Search the material for the string "fidx", then report how many lines hold it, with no other text.

_INFORMATION SHOWN_
-------------------------

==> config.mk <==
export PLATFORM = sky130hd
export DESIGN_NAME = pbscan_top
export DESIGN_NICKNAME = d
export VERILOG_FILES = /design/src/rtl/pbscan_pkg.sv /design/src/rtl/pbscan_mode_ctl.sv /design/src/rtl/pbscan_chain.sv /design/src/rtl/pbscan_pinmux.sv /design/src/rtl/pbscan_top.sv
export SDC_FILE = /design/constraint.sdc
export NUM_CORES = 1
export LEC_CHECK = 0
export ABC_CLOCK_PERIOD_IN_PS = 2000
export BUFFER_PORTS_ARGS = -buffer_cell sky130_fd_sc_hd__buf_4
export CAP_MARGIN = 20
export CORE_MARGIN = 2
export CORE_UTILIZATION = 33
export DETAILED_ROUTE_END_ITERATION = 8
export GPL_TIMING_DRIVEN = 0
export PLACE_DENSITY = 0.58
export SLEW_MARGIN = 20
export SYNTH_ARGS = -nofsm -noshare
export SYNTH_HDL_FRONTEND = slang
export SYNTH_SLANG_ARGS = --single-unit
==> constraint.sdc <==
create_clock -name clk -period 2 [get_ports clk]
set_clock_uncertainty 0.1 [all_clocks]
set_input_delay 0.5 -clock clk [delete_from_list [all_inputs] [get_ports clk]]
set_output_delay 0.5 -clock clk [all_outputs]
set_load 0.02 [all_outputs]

-------------------------

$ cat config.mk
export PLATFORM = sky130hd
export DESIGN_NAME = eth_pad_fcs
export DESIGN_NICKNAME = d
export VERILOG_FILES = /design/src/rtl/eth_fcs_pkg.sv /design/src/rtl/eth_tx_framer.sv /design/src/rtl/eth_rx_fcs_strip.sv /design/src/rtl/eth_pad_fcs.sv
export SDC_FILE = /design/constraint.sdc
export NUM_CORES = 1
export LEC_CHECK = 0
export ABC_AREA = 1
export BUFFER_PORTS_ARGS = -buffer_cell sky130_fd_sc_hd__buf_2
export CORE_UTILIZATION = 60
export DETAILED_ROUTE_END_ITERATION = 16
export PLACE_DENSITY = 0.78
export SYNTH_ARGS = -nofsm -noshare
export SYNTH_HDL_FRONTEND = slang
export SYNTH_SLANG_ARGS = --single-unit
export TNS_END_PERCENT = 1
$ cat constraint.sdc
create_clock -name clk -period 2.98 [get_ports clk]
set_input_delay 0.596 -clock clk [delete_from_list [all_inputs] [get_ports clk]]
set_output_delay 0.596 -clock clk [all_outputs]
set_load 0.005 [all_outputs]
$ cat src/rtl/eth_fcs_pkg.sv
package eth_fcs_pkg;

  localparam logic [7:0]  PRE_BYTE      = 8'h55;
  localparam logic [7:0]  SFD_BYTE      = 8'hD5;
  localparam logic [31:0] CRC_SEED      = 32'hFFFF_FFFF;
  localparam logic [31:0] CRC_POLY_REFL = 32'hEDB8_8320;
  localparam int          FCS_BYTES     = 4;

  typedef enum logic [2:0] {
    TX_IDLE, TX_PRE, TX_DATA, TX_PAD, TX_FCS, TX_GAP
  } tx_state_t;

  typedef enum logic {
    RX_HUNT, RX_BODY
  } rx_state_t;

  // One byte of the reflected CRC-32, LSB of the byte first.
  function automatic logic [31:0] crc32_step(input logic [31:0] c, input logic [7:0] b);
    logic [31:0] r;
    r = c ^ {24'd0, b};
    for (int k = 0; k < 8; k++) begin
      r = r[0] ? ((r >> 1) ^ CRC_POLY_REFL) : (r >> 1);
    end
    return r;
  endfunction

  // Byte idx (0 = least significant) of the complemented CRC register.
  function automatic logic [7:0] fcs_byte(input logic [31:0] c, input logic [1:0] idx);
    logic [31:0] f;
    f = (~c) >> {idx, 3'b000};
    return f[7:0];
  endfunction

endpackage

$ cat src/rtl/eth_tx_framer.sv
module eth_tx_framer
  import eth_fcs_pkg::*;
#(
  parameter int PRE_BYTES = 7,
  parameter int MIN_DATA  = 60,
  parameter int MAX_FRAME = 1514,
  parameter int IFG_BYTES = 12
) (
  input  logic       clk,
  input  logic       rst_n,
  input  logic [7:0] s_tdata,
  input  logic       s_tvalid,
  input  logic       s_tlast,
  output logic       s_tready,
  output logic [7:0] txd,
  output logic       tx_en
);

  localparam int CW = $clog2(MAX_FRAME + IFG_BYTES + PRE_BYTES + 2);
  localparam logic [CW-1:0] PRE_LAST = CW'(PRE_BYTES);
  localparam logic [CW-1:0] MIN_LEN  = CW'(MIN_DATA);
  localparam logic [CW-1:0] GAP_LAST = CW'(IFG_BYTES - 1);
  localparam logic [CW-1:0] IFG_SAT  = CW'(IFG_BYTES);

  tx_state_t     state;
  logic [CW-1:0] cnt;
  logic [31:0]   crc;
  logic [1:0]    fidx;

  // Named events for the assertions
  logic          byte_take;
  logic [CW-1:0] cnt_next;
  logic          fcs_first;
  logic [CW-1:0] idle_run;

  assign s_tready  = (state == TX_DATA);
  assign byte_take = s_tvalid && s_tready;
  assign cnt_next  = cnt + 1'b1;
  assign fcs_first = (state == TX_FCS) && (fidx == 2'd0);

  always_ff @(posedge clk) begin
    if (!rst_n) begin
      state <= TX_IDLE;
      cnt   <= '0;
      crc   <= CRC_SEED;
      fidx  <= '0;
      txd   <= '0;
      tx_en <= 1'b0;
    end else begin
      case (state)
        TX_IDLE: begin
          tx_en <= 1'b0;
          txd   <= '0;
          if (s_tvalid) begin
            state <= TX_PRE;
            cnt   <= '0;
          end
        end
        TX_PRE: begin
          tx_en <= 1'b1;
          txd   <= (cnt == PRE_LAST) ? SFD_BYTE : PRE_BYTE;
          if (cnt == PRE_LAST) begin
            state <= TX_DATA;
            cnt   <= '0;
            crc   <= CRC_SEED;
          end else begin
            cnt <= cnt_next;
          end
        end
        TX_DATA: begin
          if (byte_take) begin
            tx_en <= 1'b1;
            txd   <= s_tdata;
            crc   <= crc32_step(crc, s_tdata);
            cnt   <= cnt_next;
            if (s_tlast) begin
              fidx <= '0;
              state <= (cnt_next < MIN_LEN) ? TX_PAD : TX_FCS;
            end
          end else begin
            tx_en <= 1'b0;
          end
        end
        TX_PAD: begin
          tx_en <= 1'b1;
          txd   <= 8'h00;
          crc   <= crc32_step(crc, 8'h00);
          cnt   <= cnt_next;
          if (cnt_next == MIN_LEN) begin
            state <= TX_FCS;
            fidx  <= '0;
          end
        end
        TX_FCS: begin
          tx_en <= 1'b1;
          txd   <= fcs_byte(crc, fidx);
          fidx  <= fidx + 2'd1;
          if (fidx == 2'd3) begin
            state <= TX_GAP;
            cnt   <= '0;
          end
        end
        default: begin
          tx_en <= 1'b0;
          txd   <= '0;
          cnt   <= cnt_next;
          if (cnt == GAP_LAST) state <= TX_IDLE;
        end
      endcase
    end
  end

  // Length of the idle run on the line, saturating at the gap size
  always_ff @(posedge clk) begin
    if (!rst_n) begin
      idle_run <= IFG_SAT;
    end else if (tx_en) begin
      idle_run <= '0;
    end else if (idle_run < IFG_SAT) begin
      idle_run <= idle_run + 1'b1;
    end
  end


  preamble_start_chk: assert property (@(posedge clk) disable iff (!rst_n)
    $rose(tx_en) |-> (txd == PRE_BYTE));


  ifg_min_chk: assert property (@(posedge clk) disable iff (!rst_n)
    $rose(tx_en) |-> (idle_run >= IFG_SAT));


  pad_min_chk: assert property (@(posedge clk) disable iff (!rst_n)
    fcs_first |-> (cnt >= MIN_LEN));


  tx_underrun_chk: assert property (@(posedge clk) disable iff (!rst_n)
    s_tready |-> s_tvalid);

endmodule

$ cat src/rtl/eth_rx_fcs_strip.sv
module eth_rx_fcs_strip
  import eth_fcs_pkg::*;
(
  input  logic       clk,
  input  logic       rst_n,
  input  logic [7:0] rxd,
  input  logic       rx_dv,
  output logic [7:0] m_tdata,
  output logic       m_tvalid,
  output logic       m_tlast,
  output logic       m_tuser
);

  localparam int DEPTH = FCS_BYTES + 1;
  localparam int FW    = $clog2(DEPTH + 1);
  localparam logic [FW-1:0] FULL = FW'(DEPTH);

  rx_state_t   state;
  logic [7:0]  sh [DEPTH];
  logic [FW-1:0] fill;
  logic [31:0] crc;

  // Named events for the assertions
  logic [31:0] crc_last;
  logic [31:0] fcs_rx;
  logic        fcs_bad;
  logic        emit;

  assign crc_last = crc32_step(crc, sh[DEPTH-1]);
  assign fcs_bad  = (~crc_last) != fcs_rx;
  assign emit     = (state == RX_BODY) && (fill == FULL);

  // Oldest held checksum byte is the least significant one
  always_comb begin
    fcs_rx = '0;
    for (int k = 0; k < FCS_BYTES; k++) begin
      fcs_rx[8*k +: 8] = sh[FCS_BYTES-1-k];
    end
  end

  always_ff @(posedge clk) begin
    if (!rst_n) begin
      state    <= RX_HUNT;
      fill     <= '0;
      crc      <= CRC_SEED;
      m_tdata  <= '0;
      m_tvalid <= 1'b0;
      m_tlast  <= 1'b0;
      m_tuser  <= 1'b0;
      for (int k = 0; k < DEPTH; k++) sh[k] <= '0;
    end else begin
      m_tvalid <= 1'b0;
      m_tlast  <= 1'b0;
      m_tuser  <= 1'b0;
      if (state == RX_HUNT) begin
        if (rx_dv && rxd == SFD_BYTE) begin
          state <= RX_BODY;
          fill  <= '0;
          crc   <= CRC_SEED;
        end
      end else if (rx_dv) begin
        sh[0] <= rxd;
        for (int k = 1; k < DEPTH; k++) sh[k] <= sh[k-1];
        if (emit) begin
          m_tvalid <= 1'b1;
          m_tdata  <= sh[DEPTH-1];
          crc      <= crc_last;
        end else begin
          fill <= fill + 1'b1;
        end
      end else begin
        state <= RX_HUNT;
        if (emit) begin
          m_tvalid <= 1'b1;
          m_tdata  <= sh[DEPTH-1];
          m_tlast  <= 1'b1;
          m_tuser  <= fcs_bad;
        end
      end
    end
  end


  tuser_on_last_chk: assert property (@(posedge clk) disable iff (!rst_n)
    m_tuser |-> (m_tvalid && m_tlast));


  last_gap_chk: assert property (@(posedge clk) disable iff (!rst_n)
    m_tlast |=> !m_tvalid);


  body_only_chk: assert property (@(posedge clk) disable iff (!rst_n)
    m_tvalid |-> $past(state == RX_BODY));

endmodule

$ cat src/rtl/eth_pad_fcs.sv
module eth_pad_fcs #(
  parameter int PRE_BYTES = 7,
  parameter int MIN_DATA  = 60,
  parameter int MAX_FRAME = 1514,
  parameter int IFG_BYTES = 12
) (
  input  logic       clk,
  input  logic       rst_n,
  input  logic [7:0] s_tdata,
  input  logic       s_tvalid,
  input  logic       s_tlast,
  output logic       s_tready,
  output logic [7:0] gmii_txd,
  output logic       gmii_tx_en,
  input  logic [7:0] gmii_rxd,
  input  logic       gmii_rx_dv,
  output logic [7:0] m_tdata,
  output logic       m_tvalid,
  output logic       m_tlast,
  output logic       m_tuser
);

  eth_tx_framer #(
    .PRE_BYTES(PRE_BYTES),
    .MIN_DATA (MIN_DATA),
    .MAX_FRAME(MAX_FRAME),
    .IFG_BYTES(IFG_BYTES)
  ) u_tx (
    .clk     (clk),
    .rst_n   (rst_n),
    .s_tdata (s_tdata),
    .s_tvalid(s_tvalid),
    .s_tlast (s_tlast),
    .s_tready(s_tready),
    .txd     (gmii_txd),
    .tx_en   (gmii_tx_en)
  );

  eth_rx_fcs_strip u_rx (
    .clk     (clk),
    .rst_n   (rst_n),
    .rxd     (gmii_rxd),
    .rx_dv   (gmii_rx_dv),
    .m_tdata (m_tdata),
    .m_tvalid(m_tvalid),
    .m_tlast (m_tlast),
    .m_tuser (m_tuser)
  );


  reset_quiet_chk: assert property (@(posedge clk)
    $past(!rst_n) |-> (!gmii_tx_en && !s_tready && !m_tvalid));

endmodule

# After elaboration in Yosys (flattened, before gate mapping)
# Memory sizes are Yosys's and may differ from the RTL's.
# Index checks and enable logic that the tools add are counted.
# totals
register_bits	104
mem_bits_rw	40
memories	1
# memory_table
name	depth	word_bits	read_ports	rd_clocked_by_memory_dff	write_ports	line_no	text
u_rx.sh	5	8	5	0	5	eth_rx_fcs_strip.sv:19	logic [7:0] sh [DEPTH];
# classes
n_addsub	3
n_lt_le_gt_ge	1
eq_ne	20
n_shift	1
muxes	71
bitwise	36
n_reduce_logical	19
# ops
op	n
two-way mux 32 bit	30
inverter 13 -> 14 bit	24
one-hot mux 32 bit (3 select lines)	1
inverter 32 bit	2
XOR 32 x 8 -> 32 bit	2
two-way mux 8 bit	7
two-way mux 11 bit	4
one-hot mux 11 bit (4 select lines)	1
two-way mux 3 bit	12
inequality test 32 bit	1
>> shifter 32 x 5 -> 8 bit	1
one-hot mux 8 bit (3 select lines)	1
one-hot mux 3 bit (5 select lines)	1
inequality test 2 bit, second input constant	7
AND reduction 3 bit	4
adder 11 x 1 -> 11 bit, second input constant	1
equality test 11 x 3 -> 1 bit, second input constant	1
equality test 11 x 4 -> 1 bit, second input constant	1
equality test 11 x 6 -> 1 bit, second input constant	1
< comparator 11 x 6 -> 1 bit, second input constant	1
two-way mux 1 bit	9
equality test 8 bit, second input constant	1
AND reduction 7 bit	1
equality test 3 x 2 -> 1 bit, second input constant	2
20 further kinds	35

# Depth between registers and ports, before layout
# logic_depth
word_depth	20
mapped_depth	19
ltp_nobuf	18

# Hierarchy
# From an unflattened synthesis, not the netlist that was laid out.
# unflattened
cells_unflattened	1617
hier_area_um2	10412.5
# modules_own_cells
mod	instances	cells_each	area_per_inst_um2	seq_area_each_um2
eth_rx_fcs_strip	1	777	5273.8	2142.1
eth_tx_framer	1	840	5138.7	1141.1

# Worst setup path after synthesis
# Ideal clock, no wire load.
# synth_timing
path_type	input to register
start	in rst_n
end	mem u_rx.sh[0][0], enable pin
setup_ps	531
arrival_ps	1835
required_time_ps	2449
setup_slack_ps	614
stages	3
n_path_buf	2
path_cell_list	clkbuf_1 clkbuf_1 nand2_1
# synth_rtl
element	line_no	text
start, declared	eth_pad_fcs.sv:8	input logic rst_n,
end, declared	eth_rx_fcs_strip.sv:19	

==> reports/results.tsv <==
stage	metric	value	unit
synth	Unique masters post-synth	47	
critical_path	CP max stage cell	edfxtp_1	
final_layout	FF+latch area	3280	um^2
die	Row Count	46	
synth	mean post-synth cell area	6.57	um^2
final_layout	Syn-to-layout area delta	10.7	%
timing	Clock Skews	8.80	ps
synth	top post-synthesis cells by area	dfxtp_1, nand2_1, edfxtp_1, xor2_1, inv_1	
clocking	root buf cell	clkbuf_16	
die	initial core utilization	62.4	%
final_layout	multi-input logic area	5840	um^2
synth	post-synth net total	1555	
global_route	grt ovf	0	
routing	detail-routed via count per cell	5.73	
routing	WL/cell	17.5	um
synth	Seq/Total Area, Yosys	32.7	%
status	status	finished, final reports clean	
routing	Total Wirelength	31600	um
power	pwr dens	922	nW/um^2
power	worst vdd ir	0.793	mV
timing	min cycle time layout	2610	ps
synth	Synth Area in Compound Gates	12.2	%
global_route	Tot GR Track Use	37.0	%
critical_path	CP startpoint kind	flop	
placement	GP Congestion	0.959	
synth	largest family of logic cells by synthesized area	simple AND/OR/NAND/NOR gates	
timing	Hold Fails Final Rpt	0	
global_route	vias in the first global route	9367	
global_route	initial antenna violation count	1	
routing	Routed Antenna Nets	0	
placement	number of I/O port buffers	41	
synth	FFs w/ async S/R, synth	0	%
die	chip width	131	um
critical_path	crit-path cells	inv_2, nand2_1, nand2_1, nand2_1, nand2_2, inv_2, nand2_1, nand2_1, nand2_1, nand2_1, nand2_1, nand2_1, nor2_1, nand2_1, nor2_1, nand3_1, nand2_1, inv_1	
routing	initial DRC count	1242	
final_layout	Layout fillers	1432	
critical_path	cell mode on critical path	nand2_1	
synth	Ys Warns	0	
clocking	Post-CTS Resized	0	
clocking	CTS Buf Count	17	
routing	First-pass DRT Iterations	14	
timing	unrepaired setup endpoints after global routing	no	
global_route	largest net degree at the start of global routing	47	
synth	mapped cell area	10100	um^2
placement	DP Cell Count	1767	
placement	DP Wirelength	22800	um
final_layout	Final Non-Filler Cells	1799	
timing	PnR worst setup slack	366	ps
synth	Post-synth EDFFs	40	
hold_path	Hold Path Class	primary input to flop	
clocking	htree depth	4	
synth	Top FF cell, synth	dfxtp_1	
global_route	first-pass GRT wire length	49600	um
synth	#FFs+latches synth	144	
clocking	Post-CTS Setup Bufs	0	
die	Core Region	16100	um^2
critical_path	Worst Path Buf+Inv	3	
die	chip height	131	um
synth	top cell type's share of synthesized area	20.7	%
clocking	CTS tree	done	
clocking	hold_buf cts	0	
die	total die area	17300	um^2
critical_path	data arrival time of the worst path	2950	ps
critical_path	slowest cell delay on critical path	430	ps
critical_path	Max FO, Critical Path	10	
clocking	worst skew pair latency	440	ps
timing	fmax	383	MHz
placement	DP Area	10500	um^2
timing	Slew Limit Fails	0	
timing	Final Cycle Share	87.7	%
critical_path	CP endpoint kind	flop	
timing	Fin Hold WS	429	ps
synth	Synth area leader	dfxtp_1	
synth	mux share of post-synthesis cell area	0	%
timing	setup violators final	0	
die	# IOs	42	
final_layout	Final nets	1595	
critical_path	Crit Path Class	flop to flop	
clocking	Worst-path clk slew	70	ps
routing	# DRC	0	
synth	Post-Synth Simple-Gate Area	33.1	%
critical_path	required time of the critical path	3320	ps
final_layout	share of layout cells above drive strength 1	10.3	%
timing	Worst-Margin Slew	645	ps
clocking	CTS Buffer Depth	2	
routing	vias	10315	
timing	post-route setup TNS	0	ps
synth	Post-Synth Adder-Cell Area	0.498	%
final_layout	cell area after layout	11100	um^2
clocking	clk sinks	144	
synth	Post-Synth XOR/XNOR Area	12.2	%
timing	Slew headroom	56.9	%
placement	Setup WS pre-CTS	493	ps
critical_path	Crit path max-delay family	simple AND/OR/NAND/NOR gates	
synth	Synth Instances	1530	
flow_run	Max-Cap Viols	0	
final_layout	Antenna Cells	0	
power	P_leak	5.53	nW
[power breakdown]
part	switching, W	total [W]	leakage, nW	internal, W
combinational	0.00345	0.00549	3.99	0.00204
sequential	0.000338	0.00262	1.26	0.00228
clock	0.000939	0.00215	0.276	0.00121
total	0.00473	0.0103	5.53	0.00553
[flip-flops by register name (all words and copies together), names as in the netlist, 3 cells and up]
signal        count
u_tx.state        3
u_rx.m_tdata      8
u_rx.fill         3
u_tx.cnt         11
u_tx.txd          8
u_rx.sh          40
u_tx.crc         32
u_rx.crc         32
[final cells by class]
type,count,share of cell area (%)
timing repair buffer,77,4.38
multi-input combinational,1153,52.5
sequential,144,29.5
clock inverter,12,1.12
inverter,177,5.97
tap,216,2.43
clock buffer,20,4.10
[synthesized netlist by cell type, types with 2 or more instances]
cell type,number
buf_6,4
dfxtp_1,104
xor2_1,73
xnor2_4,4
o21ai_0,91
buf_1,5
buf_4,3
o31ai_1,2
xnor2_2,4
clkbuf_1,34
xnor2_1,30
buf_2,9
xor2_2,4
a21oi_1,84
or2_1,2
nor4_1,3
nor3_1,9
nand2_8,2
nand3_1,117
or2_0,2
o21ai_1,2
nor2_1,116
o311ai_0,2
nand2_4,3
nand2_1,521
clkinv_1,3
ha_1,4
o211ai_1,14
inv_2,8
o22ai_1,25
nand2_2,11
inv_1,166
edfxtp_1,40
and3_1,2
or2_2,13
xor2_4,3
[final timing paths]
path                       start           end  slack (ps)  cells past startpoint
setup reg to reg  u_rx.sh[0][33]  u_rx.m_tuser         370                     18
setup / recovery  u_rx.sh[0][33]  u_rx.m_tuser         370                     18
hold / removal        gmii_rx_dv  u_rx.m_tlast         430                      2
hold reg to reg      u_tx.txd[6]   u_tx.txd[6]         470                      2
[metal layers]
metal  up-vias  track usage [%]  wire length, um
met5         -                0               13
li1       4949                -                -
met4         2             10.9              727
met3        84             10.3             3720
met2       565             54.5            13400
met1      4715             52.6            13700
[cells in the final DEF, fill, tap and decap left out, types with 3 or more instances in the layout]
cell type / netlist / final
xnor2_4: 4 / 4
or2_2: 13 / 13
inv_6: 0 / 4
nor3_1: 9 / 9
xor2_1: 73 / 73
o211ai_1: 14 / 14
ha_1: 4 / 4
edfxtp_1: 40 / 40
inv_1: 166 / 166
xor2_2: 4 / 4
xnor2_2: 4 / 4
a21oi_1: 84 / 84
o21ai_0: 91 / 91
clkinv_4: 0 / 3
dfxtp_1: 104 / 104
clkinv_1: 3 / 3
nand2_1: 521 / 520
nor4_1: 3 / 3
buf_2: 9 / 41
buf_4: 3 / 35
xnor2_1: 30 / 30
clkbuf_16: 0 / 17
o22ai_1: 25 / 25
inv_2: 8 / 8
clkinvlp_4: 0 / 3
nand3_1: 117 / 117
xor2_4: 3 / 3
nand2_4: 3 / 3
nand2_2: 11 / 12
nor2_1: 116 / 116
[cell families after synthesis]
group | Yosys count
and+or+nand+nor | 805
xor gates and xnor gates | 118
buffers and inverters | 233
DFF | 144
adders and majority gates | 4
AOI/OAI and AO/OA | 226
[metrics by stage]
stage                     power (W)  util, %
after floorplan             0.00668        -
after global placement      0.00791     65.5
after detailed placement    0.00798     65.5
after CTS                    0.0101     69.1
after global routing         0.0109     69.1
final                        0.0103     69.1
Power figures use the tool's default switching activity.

-------------------------

_PROBLEM SOLUTION_
8